In the article "Risky Business: The Accounting Treatment of Goodwill", published in 2018, I commented on the widespread resistance to disclosing specific intangible assets. More commonly, excess value recognised on the acquisition of a subsidiary is lumped into the ambiguous intangible asset class, goodwill.
In the analysis, I noted the high booked goodwill versus total enterprise value for four major UK branded chains: Debenhams, Dixons Carphone, Pets at Home, and Thomas Cook Group.
So how did 2019 turn out for these 4 companies?
Shortly after the completion of the whitepaper analysis last year, Debenhams’ new finance director took a decisive impairment against goodwill of $407m, which contributed to heavy losses and cancellation of dividends.
Subsequently in 2019, Debenhams entered into a CVA. Some attribute Debenhams’ situation with a failure to adapt to a changing competitive landscape and falling consumer confidence. While high levels of goodwill were not the direct cause of Debenhams’ issues, the historic accounting treatment did not help the situation.
Goodwill is ambiguous and therefore challenging to interpret, without full knowledge of the model which underlies its calculation and annual impairment test. This provides further evidence supporting our view that specific intangible asset valuation should be conducted by independent experts, before and in the years after a significant acquisition.

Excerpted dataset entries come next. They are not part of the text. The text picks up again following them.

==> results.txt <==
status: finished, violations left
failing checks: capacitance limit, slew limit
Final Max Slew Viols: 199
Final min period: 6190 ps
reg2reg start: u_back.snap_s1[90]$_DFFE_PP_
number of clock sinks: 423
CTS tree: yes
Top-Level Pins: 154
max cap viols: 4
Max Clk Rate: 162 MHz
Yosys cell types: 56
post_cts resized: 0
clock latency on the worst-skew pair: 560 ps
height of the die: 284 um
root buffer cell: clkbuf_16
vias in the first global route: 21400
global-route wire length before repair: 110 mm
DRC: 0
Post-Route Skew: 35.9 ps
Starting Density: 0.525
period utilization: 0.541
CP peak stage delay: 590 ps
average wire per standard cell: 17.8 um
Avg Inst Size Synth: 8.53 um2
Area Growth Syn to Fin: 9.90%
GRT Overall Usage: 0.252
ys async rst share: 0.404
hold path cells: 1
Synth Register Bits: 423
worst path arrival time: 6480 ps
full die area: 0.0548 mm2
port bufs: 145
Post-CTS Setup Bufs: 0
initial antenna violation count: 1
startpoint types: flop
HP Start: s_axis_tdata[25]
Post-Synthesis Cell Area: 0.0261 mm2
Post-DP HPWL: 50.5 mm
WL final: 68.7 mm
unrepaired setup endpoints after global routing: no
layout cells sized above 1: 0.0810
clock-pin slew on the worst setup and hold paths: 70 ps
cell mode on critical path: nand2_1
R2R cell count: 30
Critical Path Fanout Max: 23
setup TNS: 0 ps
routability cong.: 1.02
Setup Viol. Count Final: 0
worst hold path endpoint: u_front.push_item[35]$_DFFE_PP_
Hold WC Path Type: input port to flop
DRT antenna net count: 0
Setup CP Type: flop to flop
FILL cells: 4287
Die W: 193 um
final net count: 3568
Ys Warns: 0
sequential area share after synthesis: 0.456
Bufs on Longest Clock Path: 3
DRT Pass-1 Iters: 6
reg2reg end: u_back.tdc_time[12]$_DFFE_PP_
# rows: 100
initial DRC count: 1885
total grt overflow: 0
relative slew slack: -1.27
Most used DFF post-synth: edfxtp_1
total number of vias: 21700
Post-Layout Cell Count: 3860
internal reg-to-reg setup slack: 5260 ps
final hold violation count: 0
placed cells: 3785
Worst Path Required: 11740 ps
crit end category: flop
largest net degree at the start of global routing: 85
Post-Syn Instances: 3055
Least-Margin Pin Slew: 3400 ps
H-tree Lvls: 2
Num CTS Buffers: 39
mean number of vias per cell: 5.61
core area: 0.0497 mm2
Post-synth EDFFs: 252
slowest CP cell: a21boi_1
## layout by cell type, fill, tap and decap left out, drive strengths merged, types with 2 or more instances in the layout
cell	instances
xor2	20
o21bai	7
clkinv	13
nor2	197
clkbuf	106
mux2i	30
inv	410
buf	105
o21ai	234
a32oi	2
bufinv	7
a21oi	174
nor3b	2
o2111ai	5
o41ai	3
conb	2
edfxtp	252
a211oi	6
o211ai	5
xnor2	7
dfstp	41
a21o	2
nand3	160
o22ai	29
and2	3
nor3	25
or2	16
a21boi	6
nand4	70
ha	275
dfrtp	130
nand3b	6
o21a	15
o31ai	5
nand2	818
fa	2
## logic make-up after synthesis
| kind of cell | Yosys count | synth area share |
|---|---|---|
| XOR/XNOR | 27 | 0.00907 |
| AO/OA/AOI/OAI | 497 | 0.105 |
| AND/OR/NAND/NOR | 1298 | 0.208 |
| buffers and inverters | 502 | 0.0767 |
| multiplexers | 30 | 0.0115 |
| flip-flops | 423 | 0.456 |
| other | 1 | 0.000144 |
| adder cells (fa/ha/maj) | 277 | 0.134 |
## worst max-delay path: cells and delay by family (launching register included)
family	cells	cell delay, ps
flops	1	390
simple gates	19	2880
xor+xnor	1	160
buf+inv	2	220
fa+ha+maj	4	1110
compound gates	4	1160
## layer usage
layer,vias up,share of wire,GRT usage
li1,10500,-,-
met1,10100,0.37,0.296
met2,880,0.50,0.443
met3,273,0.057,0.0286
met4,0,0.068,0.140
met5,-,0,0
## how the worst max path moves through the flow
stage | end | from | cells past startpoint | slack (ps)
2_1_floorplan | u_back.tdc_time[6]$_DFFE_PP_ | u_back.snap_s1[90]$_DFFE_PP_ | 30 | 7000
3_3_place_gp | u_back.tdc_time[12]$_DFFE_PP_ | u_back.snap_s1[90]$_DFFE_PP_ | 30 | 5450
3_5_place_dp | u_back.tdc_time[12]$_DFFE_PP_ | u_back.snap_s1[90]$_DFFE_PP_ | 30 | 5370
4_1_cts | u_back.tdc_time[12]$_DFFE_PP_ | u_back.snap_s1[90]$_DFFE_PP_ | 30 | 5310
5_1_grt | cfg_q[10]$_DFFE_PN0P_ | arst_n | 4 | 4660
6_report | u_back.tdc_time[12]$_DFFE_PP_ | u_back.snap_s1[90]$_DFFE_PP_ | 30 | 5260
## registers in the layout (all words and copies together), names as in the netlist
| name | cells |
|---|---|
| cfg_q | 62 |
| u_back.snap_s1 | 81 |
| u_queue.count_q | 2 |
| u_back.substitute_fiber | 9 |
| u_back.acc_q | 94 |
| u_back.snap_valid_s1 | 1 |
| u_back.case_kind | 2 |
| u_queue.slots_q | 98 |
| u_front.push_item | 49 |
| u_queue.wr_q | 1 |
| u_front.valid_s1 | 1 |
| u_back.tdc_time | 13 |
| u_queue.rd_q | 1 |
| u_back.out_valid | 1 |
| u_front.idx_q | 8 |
### src/bsc_pkg.sv
`timescale 1ns / 1ps

package bsc_pkg;

  // What the back end has to do for one accepted control point.
  typedef enum logic [1:0] {
    OP_PASS     = 2'd0,  // emit the control point itself
    OP_MID      = 2'd1,  // emit the midpoint of the newer point and this one
    OP_INTERIOR = 2'd2   // weighted point, midpoint, and the point itself if final
  } op_t;

  // Control word carried through the queue alongside the coordinates.
  typedef struct packed {
    op_t  op;
    logic last;
  } ctl_t;

  localparam int CTL_W = $bits(ctl_t);

  // Position within the current curve, as seen by the front end.
  typedef enum logic [2:0] {
    ST_START = 3'b001,
    ST_ONE   = 3'b010,
    ST_MANY  = 3'b100
  } curve_state_t;

  // Queue depth between the front and back ends.
  localparam int QUEUE_DEPTH = 2;

endpackage

### src/bsc_front.sv
`timescale 1ns / 1ps

module bsc_front #(
  parameter int COORD_WIDTH = 24
) (
  input  logic                          clk,
  input  logic                          rst_n,
  input  logic                          accept,
  input  logic signed [COORD_WIDTH-1:0] cur_x,
  input  logic signed [COORD_WIDTH-1:0] cur_y,
  input  logic                          cur_last,
  output bsc_pkg::ctl_t                 ctl,
  output logic signed [COORD_WIDTH-1:0] newer_x,
  output logic signed [COORD_WIDTH-1:0] newer_y,
  output logic signed [COORD_WIDTH-1:0] older_x,
  output logic signed [COORD_WIDTH-1:0] older_y
);

  bsc_pkg::curve_state_t state_r, state_nxt;
  logic signed [COORD_WIDTH-1:0] newer_x_r, newer_y_r, older_x_r, older_y_r;
  logic take_point;
  logic shift_points;

  always_comb begin
    ctl          = '{op: bsc_pkg::OP_PASS, last: cur_last};
    state_nxt    = state_r;
    take_point   = 1'b0;
    shift_points = 1'b0;
    unique case (state_r)
      bsc_pkg::ST_ONE: begin
        if (cur_last) begin
          ctl       = '{op: bsc_pkg::OP_PASS, last: 1'b1};
          state_nxt = bsc_pkg::ST_START;
        end else begin
          ctl          = '{op: bsc_pkg::OP_MID, last: 1'b0};
          shift_points = 1'b1;
          state_nxt    = bsc_pkg::ST_MANY;
        end
      end
      bsc_pkg::ST_MANY: begin
        ctl = '{op: bsc_pkg::OP_INTERIOR, last: cur_last};
        if (cur_last) begin
          state_nxt = bsc_pkg::ST_START;
        end else begin
          shift_points = 1'b1;
        end
      end
      default: begin
        // Start of a curve: a lone final point leaves no trace.
        if (!cur_last) begin
          take_point = 1'b1;
          state_nxt  = bsc_pkg::ST_ONE;
        end else begin
          state_nxt = bsc_pkg::ST_START;
        end
      end
    endcase
  end

  always_ff @(posedge clk) begin
    if (!rst_n) begin
      state_r   <= bsc_pkg::ST_START;
      newer_x_r <= '0;
      newer_y_r <= '0;
      older_x_r <= '0;
      older_y_r <= '0;
    end else if (accept) begin
      state_r <= state_nxt;
      if (take_point || shift_points) begin
        newer_x_r <= cur_x;
        newer_y_r <= cur_y;
      end
      if (shift_points) begin
        older_x_r <= newer_x_r;
        older_y_r <= newer_y_r;
      end
    end
  end

  assign newer_x = newer_x_r;
  assign newer_y = newer_y_r;
  assign older_x = older_x_r;
  assign older_y = older_y_r;

endmodule

### src/bsc_queue.sv
`timescale 1ns / 1ps

module bsc_queue #(
  parameter int WIDTH = 8,
  parameter int DEPTH = 2
) (
  input  logic             clk,
  input  logic             rst_n,
  input  logic             push,
  input  logic [WIDTH-1:0] push_data,
  input  logic             pop,
  output logic [WIDTH-1:0] head_data,
  output logic             empty,
  output logic             full
);

  localparam int AW = (DEPTH > 1) ? $clog2(DEPTH) : 1;
  localparam int CW = $clog2(DEPTH + 1);
  localparam logic [AW-1:0] LAST_SLOT = AW'(DEPTH - 1);

  logic [WIDTH-1:0] slots_r [DEPTH];
  logic [AW-1:0]    wr_ptr_r, rd_ptr_r;
  logic [CW-1:0]    count_r;

  assign empty     = (count_r == '0);
  assign full      = (count_r == CW'(DEPTH));
  assign head_data = slots_r[rd_ptr_r];

  always_ff @(posedge clk) begin
    if (push) begin
      slots_r[wr_ptr_r] <= push_data;
    end
  end

  always_ff @(posedge clk) begin
    if (!rst_n) begin
      wr_ptr_r <= '0;
      rd_ptr_r <= '0;
      count_r  <= '0;
    end else begin
      if (push) begin
        wr_ptr_r <= (wr_ptr_r == LAST_SLOT) ? '0 : wr_ptr_r + AW'(1);
      end
      if (pop) begin
        rd_ptr_r <= (rd_ptr_r == LAST_SLOT) ? '0 : rd_ptr_r + AW'(1);
      end
      if (push && !pop) begin
        count_r <= count_r + CW'(1);
      end else if (pop && !push) begin
        count_r <= count_r - CW'(1);
      end
    end
  end

endmodule

### src/bsc_back.sv
`timescale 1ns / 1ps

module bsc_back #(
  parameter int COORD_WIDTH = 24
) (
  input  logic                          clk,
  input  logic                          rst_n,
  input  logic                          head_valid,
  input  bsc_pkg::ctl_t                 ctl,
  input  logic signed [COORD_WIDTH-1:0] cur_x,
  input  logic signed [COORD_WIDTH-1:0] cur_y,
  input  logic signed [COORD_WIDTH-1:0] newer_x,
  input  logic signed [COORD_WIDTH-1:0] newer_y,
  input  logic signed [COORD_WIDTH-1:0] older_x,
  input  logic signed [COORD_WIDTH-1:0] older_y,
  output logic                          pop,
  input  logic                          out_stall,
  output logic                          out_valid,
  output logic signed [COORD_WIDTH-1:0] out_x,
  output logic signed [COORD_WIDTH-1:0] out_y,
  output logic                          out_last
);

  localparam int SW = COORD_WIDTH + 3;

  logic [1:0] step_r, step_nxt, final_step;
  logic       out_valid_r, out_valid_nxt;
  logic signed [COORD_WIDTH-1:0] out_x_r, out_y_r;
  logic       out_last_r;
  logic       load;

  logic signed [COORD_WIDTH:0]   mid_sum_x, mid_sum_y;
  logic signed [COORD_WIDTH-1:0] mid_x, mid_y;
  logic signed [SW-1:0]          wsum_x, wsum_y;
  logic signed [COORD_WIDTH-1:0] wgt_x, wgt_y;
  logic signed [COORD_WIDTH-1:0] res_x, res_y;
  logic                          res_last;

  // Midpoint, rounded down by the arithmetic shift.
  assign mid_sum_x = {newer_x[COORD_WIDTH-1], newer_x} + {cur_x[COORD_WIDTH-1], cur_x};
  assign mid_sum_y = {newer_y[COORD_WIDTH-1], newer_y} + {cur_y[COORD_WIDTH-1], cur_y};
  assign mid_x     = COORD_WIDTH'(mid_sum_x >>> 1);
  assign mid_y     = COORD_WIDTH'(mid_sum_y >>> 1);

  // Weighted point (older + 6*newer + cur) / 8, with 6*newer as 4*newer + 2*newer.
  assign wsum_x = {{3{older_x[COORD_WIDTH-1]}}, older_x}
                + {newer_x[COORD_WIDTH-1], newer_x, 2'b00}
                + {{2{newer_x[COORD_WIDTH-1]}}, newer_x, 1'b0}
                + {{3{cur_x[COORD_WIDTH-1]}}, cur_x};
  assign wsum_y = {{3{older_y[COORD_WIDTH-1]}}, older_y}
                + {newer_y[COORD_WIDTH-1], newer_y, 2'b00}
                + {{2{newer_y[COORD_WIDTH-1]}}, newer_y, 1'b0}
                + {{3{cur_y[COORD_WIDTH-1]}}, cur_y};
  assign wgt_x = COORD_WIDTH'(wsum_x >>> 3);
  assign wgt_y = COORD_WIDTH'(wsum_y >>> 3);

  always_comb begin
    res_x      = cur_x;
    res_y      = cur_y;
    res_last   = ctl.last;
    final_step = 2'd0;
    unique case (ctl.op)
      bsc_pkg::OP_MID: begin
        res_x    = mid_x;
        res_y    = mid_y;
        res_last = 1'b0;
      end
      bsc_pkg::OP_INTERIOR: begin
        final_step = ctl.last ? 2'd2 : 2'd1;
        case (step_r)
          2'd0: begin
            res_x    = wgt_x;
            res_y    = wgt_y;
            res_last = 1'b0;
          end
          2'd1: begin
            res_x    = mid_x;
            res_y    = mid_y;
            res_last = 1'b0;
          end
          default: begin
            res_last = 1'b1;
          end
        endcase
      end
      default: begin
      end
    endcase
  end

  assign load = head_valid && (!out_valid_r || !out_stall);
  assign pop  = load && (step_r == final_step);

  always_comb begin
    step_nxt      = step_r;
    out_valid_nxt = out_valid_r && out_stall;
    if (load) begin
      step_nxt      = pop ? 2'd0 : step_r + 2'd1;
      out_valid_nxt = 1'b1;
    end
  end

  always_ff @(posedge clk) begin
    if (!rst_n) begin
      step_r      <= 2'd0;
      out_valid_r <= 1'b0;
    end else begin
      step_r      <= step_nxt;
      out_valid_r <= out_valid_nxt;
    end
  end

  always_ff @(posedge clk) begin
    if (load) begin
      out_x_r    <= res_x;
      out_y_r    <= res_y;
      out_last_r <= res_last;
    end
  end

  assign out_valid = out_valid_r;
  assign out_x     = out_x_r;
  assign out_y     = out_y_r;
  assign out_last  = out_last_r;

endmodule

### src/bspline_curve_subdivision.sv
`timescale 1ns / 1ps

// One pass of cubic B-spline subdivision over a stream of control points, with the end
// points of every curve kept. Points arrive one request at a time on the in_ channel, with
// in_last_in set on the final point of each curve; the subdivided points leave on the out_
// channel, with out_last_out set on the final point. A curve's first point is passed through,
// each following point yields the midpoint to its predecessor, every interior point adds the
// weighted point (prev + 6*cur + next)/8, and the final point is emitted at the end. A
// one-point curve gives that point and a two-point curve gives both points. Coordinates are
// two's complement, COORD_WIDTH bits; halving and eighths round towards minus infinity. The
// front end tracks the position in the curve and writes a two-entry queue; the back end reads
// the queue and, unless out_stall is high, gives one result per clock to the output register.
// An interior point gives the weighted point and then the midpoint (and then the point itself
// for the final point of a curve), every other point one result; the queue entry is retired
// with the last of them. When the back end is idle, an accepted request is written into the
// queue and its first result is then loaded into the output register. in_stall is high
// exactly while the queue is full, so the input is still accepted while a finished result
// waits at the output, until the queue is full.

module bspline_curve_subdivision #(
  parameter int COORD_WIDTH = 24
) (
  input  logic                          clk,
  input  logic                          rst_n,
  input  logic                          in_valid,
  output logic                          in_stall,
  input  logic signed [COORD_WIDTH-1:0] in_x_in,
  input  logic signed [COORD_WIDTH-1:0] in_y_in,
  input  logic                          in_last_in,
  output logic                          out_valid,
  input  logic                          out_stall,
  output logic signed [COORD_WIDTH-1:0] out_x_out,
  output logic signed [COORD_WIDTH-1:0] out_y_out,
  output logic                          out_last_out
);

  // A queue entry holds the control word, the new point and the two points before it.
  localparam int QW = bsc_pkg::CTL_W + 6 * COORD_WIDTH;

  logic                          accept;
  logic                          q_full, q_empty, q_pop;
  bsc_pkg::ctl_t                 push_ctl, head_ctl;
  logic signed [COORD_WIDTH-1:0] f_newer_x, f_newer_y, f_older_x, f_older_y;
  logic signed [COORD_WIDTH-1:0] h_cur_x, h_cur_y, h_newer_x, h_newer_y;
  logic signed [COORD_WIDTH-1:0] h_older_x, h_older_y;
  logic [QW-1:0]                 push_data, head_data;

  assign in_stall = q_full;
  assign accept   = in_valid && !q_full;

  bsc_front #(
    .COORD_WIDTH(COORD_WIDTH)
  ) u_front (
    .clk      (clk),
    .rst_n    (rst_n),
    .accept   (accept),
    .cur_x    (in_x_in),
    .cur_y    (in_y_in),
    .cur_last (in_last_in),
    .ctl      (push_ctl),
    .newer_x  (f_newer_x),
    .newer_y  (f_newer_y),
    .older_x  (f_older_x),
    .older_y  (f_older_y)
  );

  assign push_data = {push_ctl, in_x_in, in_y_in, f_newer_x, f_newer_y, f_older_x, f_older_y};

  bsc_queue #(
    .WIDTH(QW),
    .DEPTH(bsc_pkg::QUEUE_DEPTH)
  ) u_queue (
    .clk       (clk),
    .rst_n     (rst_n),
    .push      (accept),
    .push_data (push_data),
    .pop       (q_pop),
    .head_data (head_data),
    .empty     (q_empty),
    .full      (q_full)
  );

  assign {head_ctl, h_cur_x, h_cur_y, h_newer_x, h_newer_y, h_older_x, h_older_y} = head_data;

  bsc_back #(
    .COORD_WIDTH(COORD_WIDTH)
  ) u_back (
    .clk        (clk),
    .rst_n      (rst_n),
    .head_valid (!q_empty),
    .ctl        (head_ctl),
    .cur_x      (h_cur_x),
    .cur_y      (h_cur_y),
    .newer_x    (h_newer_x),
    .newer_y    (h_newer_y),
    .older_x    (h_older_x),
    .older_y    (h_older_y),
    .pop        (q_pop),
    .out_stall  (out_stall),
    .out_valid  (out_valid),
    .out_x      (out_x_out),
    .out_y      (out_y_out),
    .out_last   (out_last_out)
  );

  // The back end only retires an entry that is actually in the queue.
  a_pop_nonempty : assert property (@(posedge clk) disable iff (!rst_n)
    q_pop |-> !q_empty)
    else $error("queue popped while empty");

  // A full queue stays full until the back end retires an entry.
  a_full_holds : assert property (@(posedge clk) disable iff (!rst_n)
    (q_full && !q_pop) |=> q_full)
    else $error("queue lost an entry without a pop");

  // With one entry waiting, a further request and no retirement fill the two-entry queue.
  a_fill : assert property (@(posedge clk) disable iff (!rst_n)
    (accept && !q_pop && !q_empty) |=> q_full)
    else $error("queue failed to fill");

  // A retirement always leaves a result in the output register.
  a_pop_loads : assert property (@(posedge clk) disable iff (!rst_n)
    q_pop |=> out_valid)
    else $error("entry retired without a result");

endmodule
### config.mk
export PLATFORM = sky130hd
export DESIGN_NAME = bspline_curve_subdivision
export DESIGN_NICKNAME = d
export VERILOG_FILES = /design/src/bsc_pkg.sv /design/src/bsc_front.sv /design/src/bsc_queue.sv /design/src/bsc_back.sv /design/src/bspline_curve_subdivision.sv
export SDC_FILE = /design/constraint.sdc
export NUM_CORES = 1
export LEC_CHECK = 0
export BUFFER_PORTS_ARGS = -buffer_cell sky130_fd_sc_hd__buf_4
export CAP_MARGIN = 25
export CORE_MARGIN = 2
export CORE_UTILIZATION = 55
export CTS_CLUSTER_DIAMETER = 50
export DETAILED_ROUTE_END_ITERATION = 7
export PLACE_DENSITY = 0.78
export SYNTH_ARGS = -nofsm -noshare
export SYNTH_HDL_FRONTEND = slang
export SYNTH_SLANG_ARGS = --single-unit
### constraint.sdc
create_clock -name clk -period 14.4 [get_ports clk]
set_clock_uncertainty 0.15 [all_clocks]
set_input_delay 3.6 -clock clk [delete_from_list [all_inputs] [get_ports clk]]
set_output_delay 3.6 -clock clk [all_outputs]
set_load 0.03 [all_outputs]
==> results by group <==
Timing
  – Highest clock rate: around 0.15 GHz
  – Slew @ Worst Pin: 1120 ps
  – TNS Setup: 0 ps
  – Slew HR: between 20% and 30%
  – Final setup fails: 0
  – RSZ-0062 raised after global routing: no
  – Final period utilization: between 40% and 50%
  – Final Slew Violations: 0
  – Fin worst setup slack: slightly below 8000 ps
  – Post-layout min period: about 6500 ps
  – Hold Vio Cnt, Final: 0

Global route
  – Vias in the first global route: between 15000 and 20000
  – Largest net degree at the start of global routing: approximately 110
  – Initial antenna violation count: 2
  – Gr usage total: around a quarter
  – Total congestion overflow: 0
  – Global-route wire length before repair: between 80 and 90 mm

Worst setup path
  – Worst path required time: 14550 ps
  – Critical path class: register to register
  – Crit path top cell by count: fa_1
  – Critical path arrival: around 6700 ps
  – Crit start category: register
  – Crit-path max cell delay: 890 ps
  – CP max stage cell: dfxtp_4
  – Critical Path Fanout Max: 106
  – Crit. End Element: register
  – Crit-path cells: buf_12 > mux2i_1 > fa_1 > fa_1 > nor2b_1 > o221ai_1 > fa_1 > nand2b_1 > a21o_1 > a31o_2 > o31a_1 > o21ai_1 > a31oi_1 > nor4_1 > or4_1 > a21o_1 > o2111ai_1

Place
  – Placed cell area: approximately 0.025 mm2
  – Dpl hpwl: about 37 mm
  – Cells after DPL: about 2700
  – PortBufs: a little over 100
  – Setup WS pre-CTS: 7990 ps
  – RePlAce Congestion: about 0.93

Cells and area
  – Final instance area: around 0.027 mm2
  – Layout cells sized above 1: between 10 and 15%
  – Post-route insts no fill: about 2800
  – Fin nets: approximately 2400
  – Layout area overhead: 12.4%

Hold path
  – Worst Hold Class: register to register

Die
  – IO Pins: ~100
  – Die extent in x: roughly 210 um
  – Die area: approximately 0.045 mm2
  – Core area: around 0.043 mm2
  – Die Ht: around 210 um
  – Starting Density: between 50% and 60%
  – Rows: 76

Clock tree
  – Clk pin slew, worst setup/hold paths: roughly 60 ps
  – CTS tree: built
  – CTS Sinks: between 400 and 500
  – Post_cts resized: 0
  – Clk buf depth: 3
  – TritonCTS Buffers: 48
  – Insertion delay to the later sink of the worst-skew pair: around 600 ps
  – Post-CTS setup buffer count: 0
  – CTS root buffer: clkbuf_16
  – Hold-fix buffers at CTS: 0
  – Htree depth: 2

Drt
  – Routed WL: 54.0 mm
  – Final ANT Viol Nets: 0
  – DR WL/cell: roughly 20 um
  – Drt pass-1 iters: 7
  – DR iter-0 viols: 1235
  – Vias per Instance: 5.72
  – Vias: 15800
  – DRC Markers: 0

Yosys
  – Cells after Synth: between 2000 and 2500
  – Yosys warning count: 0
  – Syn Nets: 2291
  – Yosys reg bits: 450
  – Async SR Flop Fraction: 0%
  – Predominant post-synthesis flop cell: edfxtp_1
  – Number of synthesized flops with an enable pin: between 300 and 400
  – Post-synth cell types: 78
  – Synthesized cell area: ~0.024 mm2
  – Post-synthesis sequential area ratio: about half
  – Syn_area_per_cell: 11.8 um2

Flow run
  – Max_cap viols: 0

Run status
  – Status: completed
logic make-up after synthesis:
| family | synth area share, % |
|---|---|
| buffers and inverters | 4.58 |
| adders and majority gates | 13.4 |
| xor gates and xnor gates | 3.10 |
| AOI/OAI and AO/OA | 12.9 |
| DFF | 51.8 |
| muxes | 6.27 |
| and+or+nand+nor | 7.90 |
per-stage QoR:
| step | utilization [%] | hold slack, ps |
|---|---|---|
| 6_report | 62.6 | 303 |
| 2_1_floorplan | - | 275 |
| 3_5_place_dp | 59.1 | 286 |
| 3_3_place_gp | 58.9 | 279 |
| 5_1_grt | 62.6 | 313 |
| 4_1_cts | 62.6 | 303 |
metal layers:
layer	GRT usage, %	up-vias	routed length (um)
met2	38.9	557	25100
met4	9.84	0	1780
li1	-	7428	-
met1	33.4	7688	23400
met3	3.87	114	3690
met5	0	-	0
cells in the mapped netlist (all sizes together) (31+ instances only):
master	n	area share (%)
fa	98	8.2
xnor2	54	2.0
o21ai	55	1.2
inv	215	3.4
nand2	261	4.1
edfxtp	343	43
a21o	52	1.6
a21boi	103	3.2
xor2	31	1.1
nor2	48	0.75
ha	101	5.3
mux2i	138	5.8
a21oi	83	1.7
dfxtp	107	8.9
clkbuf	58	0.91
sequential cells by signal (all words and copies together), names as in the netlist, named ones only:
signal            cells
u_back.out_last       1
u_back.out_valid      1
u_back.out_x         24
u_back.out_y         24
u_back.step_r         2
u_front.newer_x      24
u_front.newer_y      24
u_front.older_x      24
u_front.older_y      24
u_front.state_r       3
u_queue.count_r       2
u_queue.rd_ptr_r      1
u_queue.slots_r     294
u_queue.wr_ptr_r      1
placed cells by master, fill, tap and decap left out, types with 14 or more instances in the layout:
master     instances
edfxtp_1         343
nand2_1          261
inv_1            215
mux2i_1          138
buf_4            116
dfxtp_1          106
a21boi_0         102
ha_1             101
fa_1              98
a21oi_1           82
xnor2_1           54
a21o_1            52
clkbuf_16         49
nor2_1            43
o21ai_0           39
xor2_1            31
nand2b_1          19
o221ai_1          19
nand3_1           18
o22ai_1           17
nor3_1            15
a31oi_1           15
a22oi_1           15
o21ai_1           14
clkbuf_1          14
worst paths after layout:
path	from	to	slack, ps	cells after the start
worst max-delay path	register	u_back.out_y[23]	7870	17
worst min-delay path	u_front.older_x[15]	u_queue.slots_r[1][39]	300	0
worst max register to register	register	u_back.out_y[23]	7870	17
worst min register to register	u_front.older_x[15]	u_queue.slots_r[1][39]	300	0
layout make-up:
class                   count  area [um2]
fillers                  3272       16100
flip-flops and latches    450       12400
multi-input cells        1300       10500
clock buffers              67        1330
repair buffers            120         953
inverters                 215         807
well taps                 585         732
clock inverters            23         194
diodes                      2        5.00
critical path: cells and delay by family, from the launching register on:
family	cells	cell delay [ps]
compound gates	8	1650
fa+ha+maj	3	1400
buf+inv	1	460
flops	1	890
mux	1	480
simple gates	4	800
Power is left out: the tool's default activity adds up to more than one toggle a clock period on the data nets, which glitch-free logic cannot reach.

In the 2019 analysis, Dixons Carphone’s proportion of goodwill to enterprise value remained high, especially given that the latter fell further, by 42% year-on-year.
Subsequently to this year’s GIFT™ analysis, Dixons released their 2019 financial results. While goodwill is still in excess of enterprise value, an impairment of $294 m is reflected in the new goodwill figure. The impairment was caused by a higher discount rate applied in the impairment test valuation, reflecting higher uncertainty and challenges for the UK retail environment.
Pets at Home
A slightly different tale for Pets at Home; the group position has improved year on year, enterprise value has grown by 53%, and the company has repeatedly exceeded analyst expectations.
If such high goodwill was avoided in the first place, perhaps investors would have understood the future viability of the company, thus maintaining holdings and the share price. To improve transparency for analysts and for investors, expert intangible asset valuers should be consulted before, during, and following a transaction. Practitioners such as Brand Finance can help to advise and provide an opinion on the value of intangible assets under question, as well as recommendations on how to grow those asset values throughout the integration plan.
Having failed to gain sufficient backing for a £900m rescue deal, Thomas Cook collapsed in September 2019. As a result, 150,000 British holidaymakers were stranded overseas. In the aftermath, executive management came under scrutiny for the high salaries and £20m in bonuses over the past 5 years – despite indications of the company’s struggles.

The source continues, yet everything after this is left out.